U.S. Centers for Disease Control and Prevention Director Rochelle Walensky has experienced a COVID rebound after a course of Paxlovid, the federal health agency announced Monday morning.
She is isolating at home and will participate in meetings virtually, the agency added.
Walensky joins a short list of prominent U.S. pandemic figures, including President Joe Biden and presidential physician Dr. Anthony Fauci, who’ve tested negative, then positive again after taking the popular drug, prescribed for those with documented COVID who are at high risk for severe disease.
Just how rare are rebounds?
Paxlovid, approved for use by the U.S. Food and Drug Administration under an emergency use authorization, has become known for its “rebound cases,” referred to by the CDC as a “brief return of symptoms.”
Such rebounds, however, can happen with or without Paxlovid, Andy Pekosz, virologist at the Johns Hopkins Bloomberg School of Public Health, recently told Fortune.

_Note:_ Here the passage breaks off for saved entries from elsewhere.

===== src/hdl/tbu_pkg.sv =====
package tbu_pkg;

  // Trellis geometry
  localparam int NUM_STATES = 64;
  localparam int STATE_W    = 6;                 // log2 of NUM_STATES
  localparam int ENTRY_W    = STATE_W + 1;       // Decision bit above previous state

  // Survivor memory holds this many trellis stages
  localparam int MEM_DEPTH  = 128;

  // Defaults for the traceback and decode lengths
  // Legal pairs need traceback + 4 <= decode and traceback + 2 * decode <= 96
  localparam int DEF_TRACEBACK_LEN = 24;
  localparam int DEF_DECODE_LEN    = 32;

  // One state index
  typedef logic [STATE_W-1:0] state_t;

  // One survivor entry packed as {decision, prev_state}
  typedef logic [ENTRY_W-1:0] entry_t;

  // A whole stage with the entry for state s at bits [s*ENTRY_W +: ENTRY_W]
  typedef logic [NUM_STATES*ENTRY_W-1:0] column_t;

  // Survivor memory address
  typedef logic [$clog2(MEM_DEPTH)-1:0] stage_addr_t;

endpackage

===== src/hdl/traceback_engine.sv =====
`timescale 1ns/1ps

module traceback_engine #(
  parameter int traceback_len = tbu_pkg::DEF_TRACEBACK_LEN,
  parameter int decode_len    = tbu_pkg::DEF_DECODE_LEN
) (
  input  logic                 clk,
  input  logic                 sys_rst,
  input  logic                 block_start,
  input  tbu_pkg::stage_addr_t newest_addr,
  input  tbu_pkg::column_t     rd_column,
  output tbu_pkg::stage_addr_t rd_addr,
  output logic                 dec_valid,
  output logic                 dec_bit,
  output tbu_pkg::state_t      dec_state,
  output logic                 dec_last
);
  import tbu_pkg::*;

  localparam int TOTAL_STEPS = traceback_len + decode_len;
  localparam int STEP_W      = $clog2(TOTAL_STEPS);

  typedef enum logic [1:0] {
    TB_IDLE,    // Waiting for block_start
    TB_PRIME,   // First read in flight
    TB_TRACE    // One stage per clock
  } tb_state_t;

  tb_state_t         tb_state;
  state_t            row;          // State being followed back
  logic [STEP_W-1:0] step_cnt;
  entry_t            cur_entry;
  logic              emit_step;
  logic              final_step;
  stage_addr_t       prev_addr;

  // rd_column always belongs to the address issued one cycle earlier,
  // so the current row picks its own entry straight out of it
  always_comb begin
    cur_entry  = rd_column[row*ENTRY_W +: ENTRY_W];
    emit_step  = (step_cnt >= STEP_W'(traceback_len));       // Past the merge depth
    final_step = (step_cnt == STEP_W'(TOTAL_STEPS - 1));
    prev_addr  = (rd_addr == '0) ? stage_addr_t'(MEM_DEPTH - 1) : rd_addr - 1'b1;
  end

  // Control path
  always_ff @(posedge clk) begin
    if (sys_rst) begin
      tb_state  <= TB_IDLE;
      step_cnt  <= '0;
      rd_addr   <= '0;
      dec_valid <= 1'b0;
      dec_last  <= 1'b0;
    end else begin
      dec_valid <= 1'b0;
      dec_last  <= 1'b0;
      case (tb_state)
        TB_IDLE: begin
          if (block_start) begin
            rd_addr  <= newest_addr;            // Start at the newest stage
            step_cnt <= '0;
            tb_state <= TB_PRIME;
          end
        end

        TB_PRIME: begin
          rd_addr  <= prev_addr;                // Keep one read ahead of the walk
          tb_state <= TB_TRACE;
        end

        TB_TRACE: begin
          rd_addr   <= prev_addr;
          step_cnt  <= step_cnt + 1'b1;
          dec_valid <= emit_step;
          dec_last  <= final_step;
          if (final_step) begin
            tb_state <= TB_IDLE;
          end
        end

        default: begin
          tb_state <= TB_IDLE;
        end
      endcase
    end
  end

  // Path state and decoded payload
  always_ff @(posedge clk) begin
    if (tb_state == TB_PRIME) begin
      row <= '0;                                // Every traceback starts in state 0
    end else if (tb_state == TB_TRACE) begin
      row       <= cur_entry[STATE_W-1:0];      // Follow the survivor back
      dec_bit   <= cur_entry[ENTRY_W-1];
      dec_state <= row;
    end
  end

endmodule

While the U.S. Centers for Disease Control and Prevention says that COVID rebounds are rare, they could be more common than we know, as most individuals with COVID stop testing after they receive a negative result, he added.
“After I finished the five days of Paxlovid, I reverted to negative on an antigen test for three days in a row,” Fauci, 81, said during an event at Foreign Policy’s Global Health Forum, Bloomberg reported. “And then on the fourth day, just to be absolutely certain, I tested myself again.”
“I reverted back to positive.”
Fauci began a second course of Paxlovid when symptoms emerged “much worse than the first go-around,” he said. In May the CDC issued a health advisory about such rebounds, saying there was no evidence that additional treatment is needed for rebound cases.
In June, Pfizer, which manufactures Paxlovid, announced that it would stop adding new participants to a trial of the drug among COVID patients at low risk of hospitalization and death. The study failed to demonstrate that the drug reduced symptoms, or hospitalizations and deaths, in a statistically significant way, according to Bloomberg.
But Paxlovid may be undeservedly gaining a bad rap, Pekosz cautioned.
“I’ll still point to the fact that it’s working in terms of keeping people out of the hospital—that’s the most important thing right now,” he said, adding that it may need to be retooled to better address Omicron subvariants.